On Fri, Apr 23, 2004 at 06:00:09PM -0400, gabriel wrote:
> On April 23, 2004 05:49 pm, James Knott wrote:
> > Noah John Gellner wrote:
> > > Why do we wrap text at 80 columns on TLUG, and elsewhere on the Net for
> > > that matter? I know that if your mailreader doesn't autowrap it can be
> > > unpleasant to read, but don't the vast majority of readers wrap? The
> > > advantage of not wrapping is that fwds, replies, and follow-ups don't
> > > get funky formatting due to the hard carriage returns.
> > >
> > Well, that would go back to the 80 column IBM punch cards.  The 80
> > column "standard" was then applied to printers and terminals.
> 
> sorry to rain on everyone's history less (as interesting as it is... i had no 
> idea this issue went so far back)  i have to ask.  when then are we going to 
> abandon this very, very old obsolete standard?  i understand that there's 
> still a great many users on this list and elsewhere using mutt and pine etc. 
> but why don't those programs compensate for 80+ character lines?  wouldn't 
> this help the rest of us get out of this nearly century-old restriction?

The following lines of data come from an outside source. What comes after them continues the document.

--- src/hdl/mips_integer_execute_unit_macros.svh ---
// Assertion helpers included by the execute unit top level.
`ifndef MIPS_INTEGER_EXECUTE_UNIT_MACROS_SVH
`define MIPS_INTEGER_EXECUTE_UNIT_MACROS_SVH

// Same-cycle implication, sampled on the rising clock edge, ignored during reset.
`define MIEU_ASSERT_NOW(label, ante, cons, msg) \
   label: assert property (@(posedge clock) disable iff (reset) (ante) |-> (cons)) \
      else $error(msg);

// Next-cycle implication.
`define MIEU_ASSERT_NEXT(label, ante, cons, msg) \
   label: assert property (@(posedge clock) disable iff (reset) (ante) |=> (cons)) \
      else $error(msg);

`endif

--- src/hdl/mieu_pkg.sv ---
// ----------------------------------------------------------------------------
// mieu_pkg
// Types and constants shared by the MIPS32 integer execute unit.
// ----------------------------------------------------------------------------
`default_nettype none
package mieu_pkg;

   typedef enum logic [4:0] {
      OP_ADDI  = 5'd0,  OP_BEQ  = 5'd1,  OP_BNE  = 5'd2,  OP_BLTZ = 5'd3,
      OP_BGEZ  = 5'd4,  OP_SLTI = 5'd5,  OP_SLTIU = 5'd6, OP_ANDI = 5'd7,
      OP_ORI   = 5'd8,  OP_XORI = 5'd9,  OP_J    = 5'd10, OP_JAL  = 5'd11,
      OP_ADD   = 5'd12, OP_SUB  = 5'd13, OP_MULT = 5'd14, OP_DIV  = 5'd15,
      OP_AND   = 5'd16, OP_OR   = 5'd17, OP_XOR  = 5'd18, OP_NOR  = 5'd19,
      OP_SLT   = 5'd20, OP_JR   = 5'd21, OP_SLL  = 5'd22, OP_SRL  = 5'd23,
      OP_SRA   = 5'd24, OP_MFHI = 5'd25, OP_MFLO = 5'd26, OP_MUL  = 5'd27,
      OP_MTHI  = 5'd28, OP_MTLO = 5'd29, OP_SEXT = 5'd30, OP_NONE = 5'd31
   } opcode_type;

   localparam logic [31:0] SEGMENT_MASK = 32'hf000_0000;
   localparam logic [31:0] SIGN_BIT     = 32'h8000_0000;

   typedef struct packed {
      logic [31:0] result_value;
      logic        write_result;
      logic        link_write;
      logic [31:0] next_pc;
      logic        divide_by_zero;
   } rsp_payload_type;

   typedef struct packed {
      logic        start;
      logic        is_div;
      logic [31:0] rs_value;
      logic [31:0] rt_value;
   } md_req_type;

   typedef struct packed {
      logic        done;
      logic [31:0] hi;
      logic [31:0] lo;
   } md_rsp_type;

endpackage
`default_nettype wire

--- src/hdl/mieu_req_if.sv ---
// ----------------------------------------------------------------------------
// mieu_req_if
// Instruction channel into the execute unit.
// ----------------------------------------------------------------------------
`default_nettype none
interface mieu_req_if;
   logic               valid;
   logic               ready;
   logic [4:0]         opcode;
   logic [31:0]        rs_value;
   logic [31:0]        rt_value;
   logic signed [15:0] immediate;
   logic [4:0]         shift_amount;
   logic [25:0]        jump_target;
   logic [31:0]        pc;
   logic               rotate_select;
   logic               extend_byte;

   modport source (output valid, opcode, rs_value, rt_value, immediate, shift_amount,
                   jump_target, pc, rotate_select, extend_byte, input ready);
   modport sink   (input valid, opcode, rs_value, rt_value, immediate, shift_amount,
                   jump_target, pc, rotate_select, extend_byte, output ready);
endinterface
`default_nettype wire

--- src/hdl/mieu_rsp_if.sv ---
// ----------------------------------------------------------------------------
// mieu_rsp_if
// Result channel out of the execute unit.
// ----------------------------------------------------------------------------
`default_nettype none
interface mieu_rsp_if;
   logic        valid;
   logic        ready;
   logic [31:0] result_value;
   logic        write_result;
   logic        link_write;
   logic [31:0] next_pc;
   logic        divide_by_zero;

   modport source (output valid, result_value, write_result, link_write, next_pc,
                   divide_by_zero, input ready);
   modport sink   (input valid, result_value, write_result, link_write, next_pc,
                   divide_by_zero, output ready);
endinterface
`default_nettype wire

--- src/hdl/mieu_alu.sv ---
// ----------------------------------------------------------------------------
// mieu_alu
// Combinational operations: arithmetic, logic, shifts, compares, branches, jumps, HI/LO reads and sign extension.
// ----------------------------------------------------------------------------
`default_nettype none
module mieu_alu (
   input  wire logic [4:0]         opcode,
   input  wire logic [31:0]        rs_value,
   input  wire logic [31:0]        rt_value,
   input  wire logic signed [15:0] immediate,
   input  wire logic [4:0]         shift_amount,
   input  wire logic [25:0]        jump_target,
   input  wire logic [31:0]        pc,
   input  wire logic               rotate_select,
   input  wire logic               extend_byte,
   input  wire logic [31:0]        hi_value,
   input  wire logic [31:0]        lo_value,
   output mieu_pkg::rsp_payload_type result
);
   import mieu_pkg::*;

   logic [31:0] simm;
   logic [31:0] zimm;
   logic [31:0] branch_pc;
   logic [31:0] jump_pc;
   logic [63:0] rot_word;
   opcode_type  op;

   assign simm      = {{16{immediate[15]}}, immediate};
   assign zimm      = {16'h0000, immediate};
   assign branch_pc = pc + {simm[29:0], 2'b00};
   assign jump_pc   = (pc & SEGMENT_MASK) | {4'h0, jump_target, 2'b00};
   assign rot_word  = {rt_value, rt_value} >> shift_amount;
   assign op        = opcode_type'(opcode);

   always_comb begin
      result = '0;
      result.next_pc = pc;
      case (op)
         OP_ADDI:  begin result.result_value = rs_value + simm; result.write_result = 1'b1; end
         OP_BEQ:   if (rs_value == rt_value) result.next_pc = branch_pc;
         OP_BNE:   if (rs_value != rt_value) result.next_pc = branch_pc;
         OP_BLTZ:  if (rs_value[31]) result.next_pc = branch_pc;
         OP_BGEZ:  if (!rs_value[31]) result.next_pc = branch_pc;
         OP_SLTI: begin
            result.result_value = {31'd0, $signed(rs_value) < $signed(simm)};
            result.write_result = 1'b1;
         end
         OP_SLTIU: begin
            result.result_value = {31'd0, rs_value < simm};
            result.write_result = 1'b1;
         end
         OP_ANDI:  begin result.result_value = rs_value & zimm; result.write_result = 1'b1; end
         OP_ORI:   begin result.result_value = rs_value | zimm; result.write_result = 1'b1; end
         OP_XORI:  begin result.result_value = rs_value ^ zimm; result.write_result = 1'b1; end
         OP_J:     result.next_pc = jump_pc;
         OP_JAL: begin
            result.result_value = pc;
            result.link_write   = 1'b1;
            result.next_pc      = jump_pc;
         end
         OP_ADD:   begin result.result_value = rs_value + rt_value; result.write_result = 1'b1; end
         OP_SUB:   begin result.result_value = rs_value - rt_value; result.write_result = 1'b1; end
         OP_DIV:   result.divide_by_zero = (rt_value == 32'd0);
         OP_AND:   begin result.result_value = rs_value & rt_value; result.write_result = 1'b1; end
         OP_OR:    begin result.result_value = rs_value | rt_value; result.write_result = 1'b1; end
         OP_XOR:   begin result.result_value = rs_value ^ rt_value; result.write_result = 1'b1; end
         OP_NOR: begin
            result.result_value = ~(rs_value | rt_value);
            result.write_result = 1'b1;
         end
         OP_SLT: begin
            result.result_value = {31'd0, $signed(rs_value) < $signed(rt_value)};
            result.write_result = 1'b1;
         end
         OP_JR:    result.next_pc = rs_value;
         OP_SLL: begin
            result.result_value = rt_value << shift_amount;
            result.write_result = 1'b1;
         end
         OP_SRL: begin
            result.result_value = rotate_select ? rot_word[31:0] : rt_value >> shift_amount;
            result.write_result = 1'b1;
         end
         OP_SRA: begin
            result.result_value = $unsigned($signed(rt_value) >>> shift_amount);
            result.write_result = 1'b1;
         end
         OP_MFHI:  begin result.result_value = hi_value; result.write_result = 1'b1; end
         OP_MFLO:  begin result.result_value = lo_value; result.write_result = 1'b1; end
         OP_SEXT: begin
            result.result_value = extend_byte ? {{24{rt_value[7]}}, rt_value[7:0]}
                                              : {{16{rt_value[15]}}, rt_value[15:0]};
            result.write_result = 1'b1;
         end
         default: ;
      endcase
   end
endmodule
`default_nettype wire

--- src/hdl/mieu_muldiv.sv ---
// ----------------------------------------------------------------------------
// mieu_muldiv
// Iterative signed multiply and divide on one shared 34-bit adder.
// ----------------------------------------------------------------------------
`default_nettype none
module mieu_muldiv (
   input  wire logic                clock,
   input  wire logic                reset,
   input  wire mieu_pkg::md_req_type req,
   output mieu_pkg::md_rsp_type     rsp
);
   import mieu_pkg::*;

   typedef enum logic [2:0] {
      MD_IDLE = 3'b001,
      MD_RUN  = 3'b010,
      MD_FIX  = 3'b100
   } md_state_type;

   md_state_type state_ff, state_in;
   logic [4:0]   count_ff, count_in;
   logic         is_div_ff, is_div_in;
   logic         rs_neg_ff, rs_neg_in;
   logic         rt_neg_ff, rt_neg_in;
   logic [31:0]  upper_ff, upper_in;
   logic [31:0]  lower_ff, lower_in;
   logic [31:0]  operand_ff, operand_in;
   logic         done_ff, done_in;
   logic [31:0]  hi_ff, hi_in;
   logic [31:0]  lo_ff, lo_in;

   logic [32:0]  add_x;
   logic [31:0]  add_y;
   logic [33:0]  add_sum;
   logic [32:0]  shifted;
   logic [31:0]  rs_mag;
   logic [31:0]  rt_mag;
   logic [63:0]  product;

   assign rs_mag  = req.rs_value[31] ? 32'd0 - req.rs_value : req.rs_value;
   assign rt_mag  = req.rt_value[31] ? 32'd0 - req.rt_value : req.rt_value;
   assign shifted = {upper_ff, lower_ff[31]};
   assign product = {upper_ff, lower_ff};

   // The shared adder: add for multiply steps, subtract for divide steps.
   always_comb begin
      if (is_div_ff) begin
         add_x = shifted;
         add_y = operand_ff;
      end else begin
         add_x = {1'b0, upper_ff};
         add_y = lower_ff[0] ? operand_ff : 32'd0;
      end
      add_sum = {1'b0, add_x} + (is_div_ff ? ~{2'b00, add_y} + 34'd1 : {2'b00, add_y});
   end

   always_comb begin
      state_in   = state_ff;
      count_in   = count_ff;
      is_div_in  = is_div_ff;
      rs_neg_in  = rs_neg_ff;
      rt_neg_in  = rt_neg_ff;
      upper_in   = upper_ff;
      lower_in   = lower_ff;
      operand_in = operand_ff;
      done_in    = 1'b0;
      hi_in      = hi_ff;
      lo_in      = lo_ff;
      case (state_ff)
         MD_IDLE: if (req.start) begin
            state_in   = MD_RUN;
            count_in   = '1;
            is_div_in  = req.is_div;
            rs_neg_in  = req.rs_value[31];
            rt_neg_in  = req.rt_value[31];
            upper_in   = '0;
            lower_in   = req.is_div ? rs_mag : rt_mag;
            operand_in = req.is_div ? rt_mag : rs_mag;
         end
         MD_RUN: begin
            if (is_div_ff) begin
               if (!add_sum[33]) begin
                  upper_in = add_sum[31:0];
               end else begin
                  upper_in = shifted[31:0];
               end
               lower_in = {lower_ff[30:0], ~add_sum[33]};
            end else begin
               upper_in = add_sum[32:1];
               lower_in = {add_sum[0], lower_ff[31:1]};
            end
            count_in = count_ff - 5'd1;
            if (count_ff == 5'd0) state_in = MD_FIX;
         end
         MD_FIX: begin
            if (is_div_ff) begin
               lo_in = (rs_neg_ff ^ rt_neg_ff) ? 32'd0 - lower_ff : lower_ff;
               hi_in = rs_neg_ff ? 32'd0 - upper_ff : upper_ff;
            end else begin
               {hi_in, lo_in} = (rs_neg_ff ^ rt_neg_ff) ? 64'd0 - product : product;
            end
            done_in  = 1'b1;
            state_in = MD_IDLE;
         end
         default: state_in = MD_IDLE;
      endcase
   end

   always_ff @(posedge clock) begin
      if (reset) begin
         state_ff <= MD_IDLE;
         done_ff  <= 1'b0;
      end else begin
         state_ff <= state_in;
         done_ff  <= done_in;
      end
      count_ff   <= count_in;
      is_div_ff  <= is_div_in;
      rs_neg_ff  <= rs_neg_in;
      rt_neg_ff  <= rt_neg_in;
      upper_ff   <= upper_in;
      lower_ff   <= lower_in;
      operand_ff <= operand_in;
      hi_ff      <= hi_in;
      lo_ff      <= lo_in;
   end

   assign rsp.done = done_ff;
   assign rsp.hi   = hi_ff;
   assign rsp.lo   = lo_ff;
endmodule
`default_nettype wire

--- src/hdl/mips_integer_execute_unit.sv ---
// Multiply (mult, mul) and divide with a nonzero divisor go from transfer to
// result through one load, 32 steps of the shared adder, one sign fix and one
// result load, and hold off the next transfer until their result is loaded.
// Other work: one instruction per cycle while the result side does not stall.
// Reset clears HI, LO, the sequencer and the result valid flag.
// ----------------------------------------------------------------------------
// mips_integer_execute_unit
// MIPS32 integer execute stage with HI/LO and an iterative multiply/divide.
// ----------------------------------------------------------------------------
`default_nettype none
module mips_integer_execute_unit (
   input  wire logic   clock,
   input  wire logic   reset,
   mieu_req_if.sink    req_channel,
   mieu_rsp_if.source  rsp_channel
);
   import mieu_pkg::*;
   `include "mips_integer_execute_unit_macros.svh"

   typedef enum logic [1:0] {
      ST_IDLE = 2'b01,
      ST_WAIT = 2'b10
   } state_type;

   state_type       state_ff, state_in;
   logic [31:0]     hi_ff, hi_in;
   logic [31:0]     lo_ff, lo_in;
   rsp_payload_type rsp_ff, rsp_in;
   logic            rsp_valid_ff, rsp_valid_in;
   logic            is_mul_ff, is_mul_in;
   logic            keep_hilo_ff, keep_hilo_in;
   logic [31:0]     pend_pc_ff, pend_pc_in;

   rsp_payload_type alu_result;
   md_req_type      md_req;
   md_rsp_type      md_rsp;
   opcode_type      op;
   logic            accept;
   logic            long_op;
   logic            out_free;

   assign op       = opcode_type'(req_channel.opcode);
   assign out_free = !rsp_valid_ff || rsp_channel.ready;
   assign req_channel.ready = (state_ff == ST_IDLE) && out_free;
   assign accept   = req_channel.valid && req_channel.ready;
   assign long_op  = (op == OP_MULT) || (op == OP_MUL)
                  || ((op == OP_DIV) && (req_channel.rt_value != 32'd0));

   mieu_alu u_alu (
      .opcode        (req_channel.opcode),
      .rs_value      (req_channel.rs_value),
      .rt_value      (req_channel.rt_value),
      .immediate     (req_channel.immediate),
      .shift_amount  (req_channel.shift_amount),
      .jump_target   (req_channel.jump_target),
      .pc            (req_channel.pc),
      .rotate_select (req_channel.rotate_select),
      .extend_byte   (req_channel.extend_byte),
      .hi_value      (hi_ff),
      .lo_value      (lo_ff),
      .result        (alu_result)
   );

   assign md_req.start    = accept && long_op;
   assign md_req.is_div   = (op == OP_DIV);
   assign md_req.rs_value = req_channel.rs_value;
   assign md_req.rt_value = req_channel.rt_value;

   mieu_muldiv u_muldiv (
      .clock (clock),
      .reset (reset),
      .req   (md_req),
      .rsp   (md_rsp)
   );

   always_comb begin
      state_in     = state_ff;
      hi_in        = hi_ff;
      lo_in        = lo_ff;
      rsp_in       = rsp_ff;
      rsp_valid_in = rsp_valid_ff && !rsp_channel.ready;
      is_mul_in    = is_mul_ff;
      keep_hilo_in = keep_hilo_ff;
      pend_pc_in   = pend_pc_ff;
      case (state_ff)
         ST_IDLE: if (accept) begin
            if (long_op) begin
               state_in     = ST_WAIT;
               is_mul_in    = (op == OP_MUL);
               keep_hilo_in = (op == OP_MUL);
               pend_pc_in   = req_channel.pc;
            end else begin
               rsp_in       = alu_result;
               rsp_valid_in = 1'b1;
               if (op == OP_MTHI) hi_in = req_channel.rs_value;
               if (op == OP_MTLO) lo_in = req_channel.rs_value;
            end
         end
         ST_WAIT: if (md_rsp.done) begin
            // The output register is empty here: no transfer was taken while waiting.
            state_in                = ST_IDLE;
            rsp_in                  = '0;
            rsp_in.next_pc          = pend_pc_ff;
            rsp_in.write_result     = is_mul_ff;
            rsp_in.result_value     = is_mul_ff ? md_rsp.lo : 32'd0;
            rsp_valid_in            = 1'b1;
            if (!keep_hilo_ff) begin
               hi_in = md_rsp.hi;
               lo_in = md_rsp.lo;
            end
         end
         default: state_in = ST_IDLE;
      endcase
   end

   always_ff @(posedge clock) begin
      if (reset) begin
         state_ff     <= ST_IDLE;
         hi_ff        <= '0;
         lo_ff        <= '0;
         rsp_valid_ff <= 1'b0;
      end else begin
         state_ff     <= state_in;
         hi_ff        <= hi_in;
         lo_ff        <= lo_in;
         rsp_valid_ff <= rsp_valid_in;
      end
      rsp_ff       <= rsp_in;
      is_mul_ff    <= is_mul_in;
      keep_hilo_ff <= keep_hilo_in;
      pend_pc_ff   <= pend_pc_in;
   end

   assign rsp_channel.valid          = rsp_valid_ff;
   assign rsp_channel.result_value   = rsp_ff.result_value;
   assign rsp_channel.write_result   = rsp_ff.write_result;
   assign rsp_channel.link_write     = rsp_ff.link_write;
   assign rsp_channel.next_pc        = rsp_ff.next_pc;
   assign rsp_channel.divide_by_zero = rsp_ff.divide_by_zero;

   `MIEU_ASSERT_NEXT(a_long_op_waits, md_req.start, state_ff == ST_WAIT,
      "multiply or divide did not enter the wait state")
   `MIEU_ASSERT_NOW(a_done_only_waiting, md_rsp.done, state_ff == ST_WAIT && !rsp_valid_ff,
      "multiply/divide finished while not waiting or with the output register full")
   `MIEU_ASSERT_NOW(a_dz_writes_nothing, rsp_valid_ff && rsp_ff.divide_by_zero,
      !rsp_ff.write_result && !rsp_ff.link_write,
      "divide by zero result carries a register write")
endmodule
`default_nettype wire

--- src/flat_wrapper.sv ---
// flat-port wrapper written by rule: the top's interface ports become plain ports
module mips_integer_execute_unit_flat import mieu_pkg::*;
  (clock, reset, req_channel_valid, req_channel_opcode, req_channel_rs_value, req_channel_rt_value, req_channel_immediate, req_channel_shift_amount, req_channel_jump_target, req_channel_pc, req_channel_rotate_select, req_channel_extend_byte, req_channel_ready, rsp_channel_valid, rsp_channel_result_value, rsp_channel_write_result, rsp_channel_link_write, rsp_channel_next_pc, rsp_channel_divide_by_zero, rsp_channel_ready);
  mieu_req_if req_channel_i ();
  mieu_rsp_if rsp_channel_i ();
  input  wire logic clock;
  input  wire logic reset;
  input wire logic [$bits(req_channel_i.valid)-1:0] req_channel_valid;
  input wire logic [$bits(req_channel_i.opcode)-1:0] req_channel_opcode;
  input wire logic [$bits(req_channel_i.rs_value)-1:0] req_channel_rs_value;
  input wire logic [$bits(req_channel_i.rt_value)-1:0] req_channel_rt_value;
  input wire logic [$bits(req_channel_i.immediate)-1:0] req_channel_immediate;
  input wire logic [$bits(req_channel_i.shift_amount)-1:0] req_channel_shift_amount;
  input wire logic [$bits(req_channel_i.jump_target)-1:0] req_channel_jump_target;
  input wire logic [$bits(req_channel_i.pc)-1:0] req_channel_pc;
  input wire logic [$bits(req_channel_i.rotate_select)-1:0] req_channel_rotate_select;
  input wire logic [$bits(req_channel_i.extend_byte)-1:0] req_channel_extend_byte;
  output wire logic [$bits(req_channel_i.ready)-1:0] req_channel_ready;
  output wire logic [$bits(rsp_channel_i.valid)-1:0] rsp_channel_valid;
  output wire logic [$bits(rsp_channel_i.result_value)-1:0] rsp_channel_result_value;
  output wire logic [$bits(rsp_channel_i.write_result)-1:0] rsp_channel_write_result;
  output wire logic [$bits(rsp_channel_i.link_write)-1:0] rsp_channel_link_write;
  output wire logic [$bits(rsp_channel_i.next_pc)-1:0] rsp_channel_next_pc;
  output wire logic [$bits(rsp_channel_i.divide_by_zero)-1:0] rsp_channel_divide_by_zero;
  input wire logic [$bits(rsp_channel_i.ready)-1:0] rsp_channel_ready;
  assign req_channel_i.valid = req_channel_valid;
  assign req_channel_i.opcode = req_channel_opcode;
  assign req_channel_i.rs_value = req_channel_rs_value;
  assign req_channel_i.rt_value = req_channel_rt_value;
  assign req_channel_i.immediate = req_channel_immediate;
  assign req_channel_i.shift_amount = req_channel_shift_amount;
  assign req_channel_i.jump_target = req_channel_jump_target;
  assign req_channel_i.pc = req_channel_pc;
  assign req_channel_i.rotate_select = req_channel_rotate_select;
  assign req_channel_i.extend_byte = req_channel_extend_byte;
  assign req_channel_ready = req_channel_i.ready;
  assign rsp_channel_valid = rsp_channel_i.valid;
  assign rsp_channel_result_value = rsp_channel_i.result_value;
  assign rsp_channel_write_result = rsp_channel_i.write_result;
  assign rsp_channel_link_write = rsp_channel_i.link_write;
  assign rsp_channel_next_pc = rsp_channel_i.next_pc;
  assign rsp_channel_divide_by_zero = rsp_channel_i.divide_by_zero;
  assign rsp_channel_i.ready = rsp_channel_ready;
  mips_integer_execute_unit u_core (.clock(clock), .reset(reset), .req_channel(req_channel_i), .rsp_channel(rsp_channel_i));
endmodule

Well, wrapping text is sometimes wrong.

For example, if you include code that happens to
go beyond 80 char lines, wrapping it makes the code
harder to read, and possibly makes it broken if it
is extracted from the message and used.  (It will
definitely be broken in that it has different content,
and a different number of lines, so that it is
changed from the original.  That could cause patch
failures, needless version number changes, numbered
line references to mean different things for different
readers of the "same" code; and it will occasionally
be even more broken when a line break gets inserted
into a string or other place where white space changes
are signigifcant to the working of the program.)

It is a pity that the clever new mail programs that
decided to provide paragraphs chose to use a layout
that was incompatible with the existing de facto
standard.

Instead of assuming that all mail contains paragraphs
that can be safely wrapped, and using a single line
of potentially unbounded length for a paragraph;
they could have simply continued to use convenient
length lines with a blank line to separate paragraphs,
adding a message header to say that paragraph wrapping
will not damage the body.  That would have worked
cleanly without making the mail program have to guess
whether wrapping a long line is the right thing to
do *this time*.

Instead, many years later, we still have two camps who
are annoyed at each other (and no resolution in sight).